Titus is a the name of a roman emperor.
I do like Gaia,Gypsy and Godiva!.
Keep the names coming as i can't decide on one!.


----------



## Laurie (Sep 20, 2009)

Geneva
Gillian
Ghita
Gianna
Galen
Genesis
Glynnis
Genie


----------



## amy22 (May 11, 2008)

Gia..........


----------



## HovawartMom (Aug 10, 2006)

Lisa_and_Willow. said:


> Titus is a Greek name I believe?? So maybe follow with a Greek theme for your girl?
> 
> I like Gaia, Gala or Geena.


Her name will be Gaia which is Greek.
She is 6 weeks old and will come home,around the 10 or 11 of April!.


----------



## elly (Nov 21, 2010)

HovawartMom said:


> Her name will be Gaia which is Greek.
> She is 6 weeks old and will come home,around the 10 or 11 of April!.

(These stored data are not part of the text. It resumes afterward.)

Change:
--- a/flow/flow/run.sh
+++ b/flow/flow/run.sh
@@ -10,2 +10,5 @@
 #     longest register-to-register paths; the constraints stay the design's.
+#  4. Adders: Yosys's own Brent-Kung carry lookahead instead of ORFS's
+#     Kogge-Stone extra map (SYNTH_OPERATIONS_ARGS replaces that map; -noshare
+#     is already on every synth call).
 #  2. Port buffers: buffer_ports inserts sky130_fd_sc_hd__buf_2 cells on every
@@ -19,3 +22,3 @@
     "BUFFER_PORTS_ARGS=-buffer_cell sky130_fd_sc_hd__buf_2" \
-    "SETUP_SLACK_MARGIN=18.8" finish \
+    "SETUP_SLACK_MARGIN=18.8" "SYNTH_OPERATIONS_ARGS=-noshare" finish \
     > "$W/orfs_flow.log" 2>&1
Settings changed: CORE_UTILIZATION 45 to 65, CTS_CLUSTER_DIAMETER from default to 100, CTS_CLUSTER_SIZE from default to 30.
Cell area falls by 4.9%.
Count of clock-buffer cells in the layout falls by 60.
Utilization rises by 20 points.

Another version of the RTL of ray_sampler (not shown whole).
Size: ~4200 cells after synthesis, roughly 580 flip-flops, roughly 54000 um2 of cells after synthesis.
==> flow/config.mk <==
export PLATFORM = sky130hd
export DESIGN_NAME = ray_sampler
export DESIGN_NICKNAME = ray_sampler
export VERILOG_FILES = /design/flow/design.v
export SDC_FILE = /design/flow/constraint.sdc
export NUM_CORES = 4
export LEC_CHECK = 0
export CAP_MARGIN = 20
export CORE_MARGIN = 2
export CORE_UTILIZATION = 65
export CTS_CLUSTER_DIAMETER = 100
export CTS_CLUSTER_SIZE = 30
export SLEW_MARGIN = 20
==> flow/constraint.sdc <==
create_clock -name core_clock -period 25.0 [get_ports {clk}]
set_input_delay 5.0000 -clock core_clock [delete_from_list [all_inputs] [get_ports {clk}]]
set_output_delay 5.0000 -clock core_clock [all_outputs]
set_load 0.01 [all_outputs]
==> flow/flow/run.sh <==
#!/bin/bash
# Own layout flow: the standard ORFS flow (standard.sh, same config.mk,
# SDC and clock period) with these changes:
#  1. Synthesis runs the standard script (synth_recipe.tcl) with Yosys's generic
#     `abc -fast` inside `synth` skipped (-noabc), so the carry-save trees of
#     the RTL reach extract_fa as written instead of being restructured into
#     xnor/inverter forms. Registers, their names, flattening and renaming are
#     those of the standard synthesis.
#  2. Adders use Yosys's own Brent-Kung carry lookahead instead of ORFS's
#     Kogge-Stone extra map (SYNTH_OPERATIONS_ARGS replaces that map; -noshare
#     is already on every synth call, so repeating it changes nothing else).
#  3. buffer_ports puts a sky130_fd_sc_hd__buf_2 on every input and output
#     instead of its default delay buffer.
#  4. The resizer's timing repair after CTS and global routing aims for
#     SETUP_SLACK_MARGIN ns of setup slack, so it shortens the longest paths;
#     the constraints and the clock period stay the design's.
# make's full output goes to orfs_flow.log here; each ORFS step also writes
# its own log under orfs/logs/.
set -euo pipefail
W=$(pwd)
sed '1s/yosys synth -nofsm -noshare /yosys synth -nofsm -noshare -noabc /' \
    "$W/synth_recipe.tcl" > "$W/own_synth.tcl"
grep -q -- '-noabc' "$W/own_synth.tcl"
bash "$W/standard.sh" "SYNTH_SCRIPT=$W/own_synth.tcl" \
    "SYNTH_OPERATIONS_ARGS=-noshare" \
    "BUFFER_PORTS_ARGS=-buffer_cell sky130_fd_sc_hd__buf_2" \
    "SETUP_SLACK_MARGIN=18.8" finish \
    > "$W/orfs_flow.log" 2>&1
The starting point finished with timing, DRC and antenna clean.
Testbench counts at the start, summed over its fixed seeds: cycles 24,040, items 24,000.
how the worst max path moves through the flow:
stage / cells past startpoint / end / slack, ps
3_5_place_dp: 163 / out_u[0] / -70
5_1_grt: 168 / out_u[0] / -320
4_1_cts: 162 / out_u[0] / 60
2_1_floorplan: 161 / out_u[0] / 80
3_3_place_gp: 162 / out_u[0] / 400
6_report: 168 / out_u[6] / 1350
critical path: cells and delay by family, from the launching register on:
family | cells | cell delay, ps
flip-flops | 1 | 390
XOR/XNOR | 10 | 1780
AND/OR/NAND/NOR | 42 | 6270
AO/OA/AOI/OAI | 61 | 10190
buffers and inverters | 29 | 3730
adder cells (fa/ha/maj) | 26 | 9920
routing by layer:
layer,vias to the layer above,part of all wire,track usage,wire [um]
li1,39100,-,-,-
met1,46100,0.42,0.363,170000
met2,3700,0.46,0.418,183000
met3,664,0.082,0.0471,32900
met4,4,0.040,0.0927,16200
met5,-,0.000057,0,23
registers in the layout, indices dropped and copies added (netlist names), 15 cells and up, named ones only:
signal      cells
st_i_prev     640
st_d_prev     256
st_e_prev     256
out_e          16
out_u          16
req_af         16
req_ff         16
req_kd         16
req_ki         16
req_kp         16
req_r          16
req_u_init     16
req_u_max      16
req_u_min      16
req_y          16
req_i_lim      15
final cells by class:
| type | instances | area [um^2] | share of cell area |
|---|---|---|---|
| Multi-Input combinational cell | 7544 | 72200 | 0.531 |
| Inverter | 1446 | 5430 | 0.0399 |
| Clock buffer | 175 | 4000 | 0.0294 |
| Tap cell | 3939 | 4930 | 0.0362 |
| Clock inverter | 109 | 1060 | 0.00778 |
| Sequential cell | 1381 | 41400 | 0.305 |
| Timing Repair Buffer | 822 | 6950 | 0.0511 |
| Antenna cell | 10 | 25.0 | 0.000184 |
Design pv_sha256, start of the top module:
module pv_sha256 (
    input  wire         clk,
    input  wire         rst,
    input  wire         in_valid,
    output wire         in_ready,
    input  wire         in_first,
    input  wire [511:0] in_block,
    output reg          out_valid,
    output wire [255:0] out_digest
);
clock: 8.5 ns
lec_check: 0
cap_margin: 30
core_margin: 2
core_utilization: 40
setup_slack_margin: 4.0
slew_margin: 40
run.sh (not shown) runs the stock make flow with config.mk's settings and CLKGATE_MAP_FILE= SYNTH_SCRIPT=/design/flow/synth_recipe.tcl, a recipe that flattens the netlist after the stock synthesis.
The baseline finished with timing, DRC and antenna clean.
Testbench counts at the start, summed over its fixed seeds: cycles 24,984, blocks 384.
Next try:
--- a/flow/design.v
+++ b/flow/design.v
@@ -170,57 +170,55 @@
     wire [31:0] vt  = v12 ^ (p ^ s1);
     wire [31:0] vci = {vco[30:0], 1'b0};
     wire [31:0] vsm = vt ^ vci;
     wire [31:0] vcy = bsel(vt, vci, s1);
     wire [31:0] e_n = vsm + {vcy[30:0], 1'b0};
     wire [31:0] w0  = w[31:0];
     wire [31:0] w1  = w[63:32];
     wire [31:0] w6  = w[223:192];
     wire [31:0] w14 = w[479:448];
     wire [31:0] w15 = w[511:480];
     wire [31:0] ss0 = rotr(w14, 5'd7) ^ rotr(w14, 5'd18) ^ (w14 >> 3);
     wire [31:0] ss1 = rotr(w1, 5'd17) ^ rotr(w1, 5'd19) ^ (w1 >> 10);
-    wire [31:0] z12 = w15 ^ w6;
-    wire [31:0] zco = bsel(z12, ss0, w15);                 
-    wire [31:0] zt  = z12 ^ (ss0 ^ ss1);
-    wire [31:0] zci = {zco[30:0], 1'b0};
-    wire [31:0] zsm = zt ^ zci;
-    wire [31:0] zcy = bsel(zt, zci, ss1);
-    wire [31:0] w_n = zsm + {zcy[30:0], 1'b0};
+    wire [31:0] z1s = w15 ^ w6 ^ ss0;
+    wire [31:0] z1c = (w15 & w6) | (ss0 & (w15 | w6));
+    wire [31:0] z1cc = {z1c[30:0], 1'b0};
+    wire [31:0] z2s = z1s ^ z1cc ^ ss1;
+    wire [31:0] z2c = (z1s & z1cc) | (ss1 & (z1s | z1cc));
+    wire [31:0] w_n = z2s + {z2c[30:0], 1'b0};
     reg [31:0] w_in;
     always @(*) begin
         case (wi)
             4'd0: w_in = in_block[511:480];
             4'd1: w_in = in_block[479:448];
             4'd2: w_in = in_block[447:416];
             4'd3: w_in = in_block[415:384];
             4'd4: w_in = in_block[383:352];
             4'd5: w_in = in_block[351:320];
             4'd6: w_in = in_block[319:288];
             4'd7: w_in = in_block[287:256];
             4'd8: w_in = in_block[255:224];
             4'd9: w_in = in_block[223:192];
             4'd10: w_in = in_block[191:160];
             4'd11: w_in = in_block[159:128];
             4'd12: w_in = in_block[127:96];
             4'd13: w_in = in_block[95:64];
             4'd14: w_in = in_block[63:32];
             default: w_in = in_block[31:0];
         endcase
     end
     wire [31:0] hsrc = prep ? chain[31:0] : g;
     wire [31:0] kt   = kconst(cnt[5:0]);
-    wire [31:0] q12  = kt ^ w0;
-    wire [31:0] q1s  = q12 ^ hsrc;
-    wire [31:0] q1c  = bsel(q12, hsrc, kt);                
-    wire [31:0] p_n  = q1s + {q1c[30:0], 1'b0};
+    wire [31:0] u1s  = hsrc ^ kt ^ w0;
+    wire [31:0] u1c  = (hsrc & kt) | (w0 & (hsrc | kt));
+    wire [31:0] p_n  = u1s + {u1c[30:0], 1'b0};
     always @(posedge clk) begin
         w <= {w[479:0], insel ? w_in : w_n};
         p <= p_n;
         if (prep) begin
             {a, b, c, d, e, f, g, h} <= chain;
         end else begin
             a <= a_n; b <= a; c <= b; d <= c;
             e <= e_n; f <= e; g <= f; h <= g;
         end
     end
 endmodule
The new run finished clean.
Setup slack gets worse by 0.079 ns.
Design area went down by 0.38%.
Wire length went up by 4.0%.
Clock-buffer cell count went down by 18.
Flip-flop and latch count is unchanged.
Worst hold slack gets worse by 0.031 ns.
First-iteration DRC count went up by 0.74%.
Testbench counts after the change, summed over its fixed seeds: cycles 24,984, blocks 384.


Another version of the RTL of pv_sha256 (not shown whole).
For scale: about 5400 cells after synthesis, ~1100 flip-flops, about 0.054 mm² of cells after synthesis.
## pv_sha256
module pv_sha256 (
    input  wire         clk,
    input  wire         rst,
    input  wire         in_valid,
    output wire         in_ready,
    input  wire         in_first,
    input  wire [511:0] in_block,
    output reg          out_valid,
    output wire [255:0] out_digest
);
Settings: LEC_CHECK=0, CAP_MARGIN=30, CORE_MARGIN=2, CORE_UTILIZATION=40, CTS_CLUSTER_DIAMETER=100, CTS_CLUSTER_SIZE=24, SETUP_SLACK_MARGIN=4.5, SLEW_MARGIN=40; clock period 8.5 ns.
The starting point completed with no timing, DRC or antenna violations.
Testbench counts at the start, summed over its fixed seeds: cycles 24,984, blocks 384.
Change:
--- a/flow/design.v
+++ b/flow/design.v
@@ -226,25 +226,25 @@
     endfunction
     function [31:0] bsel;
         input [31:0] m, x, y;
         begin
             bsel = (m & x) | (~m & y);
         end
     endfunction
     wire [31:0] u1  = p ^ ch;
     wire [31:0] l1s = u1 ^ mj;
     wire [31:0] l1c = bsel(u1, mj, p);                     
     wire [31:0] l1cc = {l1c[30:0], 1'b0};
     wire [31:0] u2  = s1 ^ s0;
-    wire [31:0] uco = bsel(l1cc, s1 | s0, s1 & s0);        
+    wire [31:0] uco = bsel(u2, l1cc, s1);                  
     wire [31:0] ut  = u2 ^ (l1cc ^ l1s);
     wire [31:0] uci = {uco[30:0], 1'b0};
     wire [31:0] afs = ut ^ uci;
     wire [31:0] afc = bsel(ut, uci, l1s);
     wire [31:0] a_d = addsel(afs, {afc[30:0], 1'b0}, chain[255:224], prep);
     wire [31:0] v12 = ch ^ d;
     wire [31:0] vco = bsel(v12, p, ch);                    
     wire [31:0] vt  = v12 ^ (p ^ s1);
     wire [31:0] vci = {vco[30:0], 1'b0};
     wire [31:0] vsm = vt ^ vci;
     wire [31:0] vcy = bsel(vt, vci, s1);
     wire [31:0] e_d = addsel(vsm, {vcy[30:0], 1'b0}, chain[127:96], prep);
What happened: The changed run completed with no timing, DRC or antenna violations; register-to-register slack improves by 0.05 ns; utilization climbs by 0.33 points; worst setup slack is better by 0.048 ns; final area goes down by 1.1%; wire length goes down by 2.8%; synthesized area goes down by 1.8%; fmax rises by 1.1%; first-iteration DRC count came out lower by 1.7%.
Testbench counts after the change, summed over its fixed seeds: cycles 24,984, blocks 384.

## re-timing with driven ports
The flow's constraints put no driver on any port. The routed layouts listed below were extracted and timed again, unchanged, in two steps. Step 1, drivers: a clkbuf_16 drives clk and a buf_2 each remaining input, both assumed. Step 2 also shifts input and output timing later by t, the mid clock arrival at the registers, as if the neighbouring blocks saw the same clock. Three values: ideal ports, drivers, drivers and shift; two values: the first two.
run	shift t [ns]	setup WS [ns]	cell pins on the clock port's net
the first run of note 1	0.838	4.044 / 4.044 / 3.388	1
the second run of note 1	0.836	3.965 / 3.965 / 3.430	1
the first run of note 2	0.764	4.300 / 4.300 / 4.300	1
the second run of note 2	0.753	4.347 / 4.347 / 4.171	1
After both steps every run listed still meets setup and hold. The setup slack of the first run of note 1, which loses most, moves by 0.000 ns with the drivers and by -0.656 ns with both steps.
Source: an optimization exercise on an open RTL-to-GDS flow (aim: small area, a short achievable clock period and few clock cycles per item). Production flows keep margins and buffers that such runs may drop.
Function was checked by simulation only, so behaviour that the tests miss may differ from the original.
Power is estimated from default activity; no workload was simulated.

==> inputs of run M <==
## cooper_coder
module cooper_coder (
    input  wire        clk,
    input  wire        rst,
    input  wire        in_valid,
    output wire        in_ready,
    input  wire [31:0] in_data,
    input  wire        in_count,    
    input  wire        in_last,     
    input  wire        in_end,      
    output wire        out_valid,
    input  wire        out_ready,
    output wire [31:0] out_data,
    output wire        out_last
);
    localparam NB = 38;          
    localparam NS = 8;           
    function [31:0] zigzag;
        input [31:0] r;
        input        cnt;
        begin
            if (cnt)
                zigzag = {r[30:0], 1'b0} ^ {32{r[31]}};
            else
                zigzag = {8'd0, {r[22:0], 1'b0} ^ {24{r[23]}}};
        end
    endfunction
    reg  [5:0]  occ;             
    reg  [3:0]  segs;            
    reg         sf_a;            
    reg         lane_a;          
    reg  [4:0]  fcnt_a;          
    reg         f0_v, f0_lane, f0_sf, f0_gs, f0_ge, f0_last, f0_end;
    reg  [5:0]  f0_m;            
    reg  [31:0] f0_d;
    reg  ir;
    assign in_ready = ir;
    wire accept = in_valid && in_ready;
    wire lane_w = sf_a ? in_count : lane_a;
    wire ge_w   = in_last || (fcnt_a == 5'd31);
    always @(posedge clk) begin
        if (rst) begin
            sf_a   <= 1'b1;
            lane_a <= 1'b0;
            fcnt_a <= 5'd0;
            f0_v   <= 1'b0;
        end else begin
            f0_v <= accept;
            if (accept) begin
                sf_a   <= in_last;
                lane_a <= lane_w;
                fcnt_a <= ge_w ? 5'd0 : fcnt_a + 5'd1;
            end
        end
        f0_d    <= in_data;
        f0_lane <= lane_w;
        f0_sf   <= sf_a;
        f0_gs   <= (fcnt_a == 5'd0);
        f0_ge   <= ge_w;
        f0_m    <= {1'b0, fcnt_a} + 6'd1;
        f0_last <= in_last;
        f0_end  <= in_end;
    end
    wire [31:0] f0_x  = f0_lane ? f0_d : {8'd0, f0_d[31:8]};
    wire [7:0]  f0_f  = f0_lane ? 8'd0 : f0_d[7:0];
    reg  [7:0]  hf;              
    reg         fm_acc;          
  ...
export LEC_CHECK = 0
export CAP_MARGIN = 20
export CORE_MARGIN = 2
export CORE_UTILIZATION = 40
export PLACE_DENSITY = 0.55
export SLEW_MARGIN = 20
create_clock -name core_clock -period 17.0 [get_ports {clk}]
standard.sh (not shown) runs the stock make flow with config.mk's settings and CLKGATE_MAP_FILE= SYNTH_SCRIPT=/design/flow/synth_recipe.tcl, a recipe that flattens the netlist after the stock synthesis.
==> flow/flow/run.sh <==
#!/bin/bash
# The standard layout (standard.sh, unchanged synthesis and steps), with
# ORFS's timing repair asked for more setup slack than the 17 ns clock needs,
# so that the achieved period shrinks. All tool output goes to standard.log
# here and to ORFS's own logs under orfs/logs.
set -euo pipefail
export SETUP_SLACK_MARGIN=11.5
bash standard.sh > standard.log 2>&1
==> run A (differences from run M) <==
--- a/flow/design.v
+++ b/flow/design.v
@@ -210,26 +210,24 @@
         begin
             z = al & ~bit_;
             elim1 = {!(|z), (|z) ? z : al};
         end
     endfunction
     reg  [31:0] al_a  [0:3];     
     reg  [5:0]  mn_a  [0:3];     
     reg  [10:0] mn_b  [0:3];     
-    reg  [4:0]  kb_b  [0:3];     
+    reg  [31:0] al_b  [0:3];     
     integer ep_i, ek_i;
     reg  [63:0] dg;
     reg  [31:0] bt;
     reg  [33:0] r2;
     reg  [32:0] r1;
-    reg  [31:0] al;
     reg  [5:0]  mh;
     reg  [4:0]  ml;
-    reg  [4:0]  kx;
     always @(posedge clk) begin
         for (ep_i = 0; ep_i < 4; ep_i = ep_i + 1) begin
             for (ek_i = 0; ek_i < 32; ek_i = ek_i + 1)
                 dg[2*ek_i +: 2] = acc_all[(ep_i*32+ek_i)*11 + 9 +: 2];
             r2 = elim2(32'hFFFF_FFFF, dg);
             mh[5:4] = r2[33:32];
             for (ek_i = 0; ek_i < 32; ek_i = ek_i + 1)
                 dg[2*ek_i +: 2] = acc_all[(ep_i*32+ek_i)*11 + 7 +: 2];
@@ -248,22 +246,27 @@
             for (ek_i = 0; ek_i < 32; ek_i = ek_i + 1)
                 dg[2*ek_i +: 2] = acc_all[(ep_i*32+ek_i)*11 + 1 +: 2];
             r2 = elim2(r2[31:0], dg);
             ml[2:1] = r2[33:32];
             for (ek_i = 0; ek_i < 32; ek_i = ek_i + 1)
                 bt[ek_i] = acc_all[(ep_i*32+ek_i)*11];
             r1 = elim1(r2[31:0], bt);
             ml[0] = r1[32];
-            al = r1[31:0];
-            kx = 5'd0;
-            for (ek_i = 31; ek_i >= 0; ek_i = ek_i - 1)
-                if (al[ek_i]) kx = ek_i[4:0];
             mn_b[ep_i] <= {mn_a[ep_i], ml};
-            kb_b[ep_i] <= kx;
+            al_b[ep_i] <= r1[31:0];
+        end
+    end
+    reg  [4:0]  kb_b [0:3];
+    integer cp_i, ck_i;
+    always @(*) begin
+        for (cp_i = 0; cp_i < 4; cp_i = cp_i + 1) begin
+            kb_b[cp_i] = 5'd0;
+            for (ck_i = 31; ck_i >= 0; ck_i = ck_i - 1)
+                if (al_b[cp_i][ck_i]) kb_b[cp_i] = ck_i[4:0];
         end
     end
     wire        c01 = (mn_b[1] < mn_b[0]);
     wire [10:0] m01 = c01 ? mn_b[1] : mn_b[0];
     wire [6:0]  i01 = c01 ? {2'd1, kb_b[1]} : {2'd0, kb_b[0]};
     wire        c23 = (mn_b[3] < mn_b[2]);
     wire [10:0] m23 = c23 ? mn_b[3] : mn_b[2];
     wire [6:0]  i23 = c23 ? {2'd3, kb_b[3]} : {2'd2, kb_b[2]};
==> flow/flow/run.sh (replaced) <==
#!/bin/bash
# The standard layout (standard.sh, unchanged synthesis and steps), with
# ORFS's timing repair asked for more setup slack than the 17 ns clock needs,
# so that the achieved period shrinks. All tool output goes to standard.log
# here and to ORFS's own logs under orfs/logs.
set -euo pipefail
export SETUP_SLACK_MARGIN=12
bash standard.sh > standard.log 2>&1
Settings changed: CORE_UTILIZATION 40 to 50, PLACE_DENSITY 0.55 to 0.65.
==> run C (differences from run M) <==
--- a/flow/design.v
+++ b/flow/design.v
@@ -210,26 +210,24 @@
         begin
             z = al & ~bit_;
             elim1 = {!(|z), (|z) ? z : al};
         end
     endfunction
     reg  [31:0] al_a  [0:3];     
     reg  [5:0]  mn_a  [0:3];     
     reg  [10:0] mn_b  [0:3];     
-    reg  [4:0]  kb_b  [0:3];     
+    reg  [31:0] al_b  [0:3];     
     integer ep_i, ek_i;
     reg  [63:0] dg;
     reg  [31:0] bt;
     reg  [33:0] r2;
     reg  [32:0] r1;
-    reg  [31:0] al;
     reg  [5:0]  mh;
     reg  [4:0]  ml;
-    reg  [4:0]  kx;
     always @(posedge clk) begin
         for (ep_i = 0; ep_i < 4; ep_i = ep_i + 1) begin
             for (ek_i = 0; ek_i < 32; ek_i = ek_i + 1)
                 dg[2*ek_i +: 2] = acc_all[(ep_i*32+ek_i)*11 + 9 +: 2];
             r2 = elim2(32'hFFFF_FFFF, dg);
             mh[5:4] = r2[33:32];
             for (ek_i = 0; ek_i < 32; ek_i = ek_i + 1)
                 dg[2*ek_i +: 2] = acc_all[(ep_i*32+ek_i)*11 + 7 +: 2];
@@ -248,22 +246,27 @@
             for (ek_i = 0; ek_i < 32; ek_i = ek_i + 1)
                 dg[2*ek_i +: 2] = acc_all[(ep_i*32+ek_i)*11 + 1 +: 2];
             r2 = elim2(r2[31:0], dg);
             ml[2:1] = r2[33:32];
             for (ek_i = 0; ek_i < 32; ek_i = ek_i + 1)
                 bt[ek_i] = acc_all[(ep_i*32+ek_i)*11];
             r1 = elim1(r2[31:0], bt);
             ml[0] = r1[32];
-            al = r1[31:0];
-            kx = 5'd0;
-            for (ek_i = 31; ek_i >= 0; ek_i = ek_i - 1)
-                if (al[ek_i]) kx = ek_i[4:0];
             mn_b[ep_i] <= {mn_a[ep_i], ml};
-            kb_b[ep_i] <= kx;
+            al_b[ep_i] <= r1[31:0];
+        end
+    end
+    reg  [4:0]  kb_b [0:3];
+    integer cp_i, ck_i;
+    always @(*) begin
+        for (cp_i = 0; cp_i < 4; cp_i = cp_i + 1) begin
+            kb_b[cp_i] = 5'd0;
+            for (ck_i = 31; ck_i >= 0; ck_i = ck_i - 1)
+                if (al_b[cp_i][ck_i]) kb_b[cp_i] = ck_i[4:0];
         end
     end
     wire        c01 = (mn_b[1] < mn_b[0]);
     wire [10:0] m01 = c01 ? mn_b[1] : mn_b[0];
     wire [6:0]  i01 = c01 ? {2'd1, kb_b[1]} : {2'd0, kb_b[0]};
     wire        c23 = (mn_b[3] < mn_b[2]);
     wire [10:0] m23 = c23 ? mn_b[3] : mn_b[2];
     wire [6:0]  i23 = c23 ? {2'd3, kb_b[3]} : {2'd2, kb_b[2]};
==> flow/flow/run.sh (replaced) <==
#!/bin/bash
# The standard layout (standard.sh, unchanged synthesis and steps), with
# ORFS's timing repair asked for more setup slack than the 17 ns clock needs,
# so that the achieved period shrinks. All tool output goes to standard.log
# here and to ORFS's own logs under orfs/logs.
set -euo pipefail
export SETUP_SLACK_MARGIN=12.25
bash standard.sh > standard.log 2>&1
Settings changed: CORE_UTILIZATION 40 to 45, PLACE_DENSITY 0.55 to 0.6.
==> comparison <==
- Against run C, the utilization of run A is higher by 3.6 points.
- The highest clock skew belongs to run A, the lowest to run C.
- Via count, lowest first: run M, run A, run C.
- Against run C, the critical path depth of run A is higher by 1.
==> figures <==
metric                                                               run M               run C               run A
Result of the run                                           finished clean      finished clean      finished clean
Sequential logic power                                             15.7 mW             16.2 mW             16.2 mW
Global routing usage summed across all routing layers                31.2%               33.1%               36.3%
Startpoint of the worst-slack reg-to-reg timing path   al_a[2][21]$_DFF_P_  e3_pk[0]$_DFFE_PN_  e3_pk[0]$_DFFE_PN_
Final non-filler cell total                                          32400               32300               30900
Global placer's final weighted congestion                            0.994                1.06                1.04
P per Cell Area                                                176 mW/mm^2         177 mW/mm^2         174 mW/mm^2
Initial standard-cell utilization of the core                        40.2%               45.2%               50.3%
P&R area growth vs syn                                               18.1%               18.7%               13.8%
Syn_area_per_cell                                               9.60 sq um          9.61 sq um          9.61 sq um
Testbench counts of run M, summed over its fixed seeds: cycles 20,923, items 19,549.
Testbench counts of run A, summed over its fixed seeds: cycles 20,923, items 19,549.
Testbench counts of run C, summed over its fixed seeds: cycles 20,923, items 19,549.

-- separate check: timing with driven ports --
Ports are ideal in the flow. The routed layouts listed here were re-timed in OpenROAD.
Step 1 (the two cells are an assumption about what drives the block):
set clk [get_ports {clk}]
set_driving_cell -lib_cell sky130_fd_sc_hd__clkbuf_16 $clk
set_driving_cell -lib_cell sky130_fd_sc_hd__buf_2 [delete_from_list [all_inputs] $clk]
Step 2 also shifts input and output timing later by t, the mid clock arrival at the registers, as if the neighbouring blocks saw the same clock.
Three values: ideal ports, drivers, drivers and shift; two values: the first two.
run | t, ns | setup slack, ns | hold WS [ns]
run M | 1.166 | 11.068 / 11.068 / 10.793 | 0.301 / 0.301 / 0.301
run A | 1.155 | 11.763 / 11.763 / 11.112 | 0.321 / 0.321 / 0.321
run C | 1.159 | 11.928 / 11.890 / 11.267 | 0.328 / 0.328 / 0.328
After both steps every run listed still meets setup and hold. The setup slack of run C, which loses most, moves by -0.038 ns with the drivers and by -0.661 ns with both steps.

Lovely and good job Lisa. Congratulations, exciting times ahead!!! arty:


----------



## HovawartMom (Aug 10, 2006)

elly said:


> Lovely and good job Lisa. Congratulations, exciting times ahead!!! arty:


Yes,very excited!.
Most of all that I got the pup,I wanted!.


----------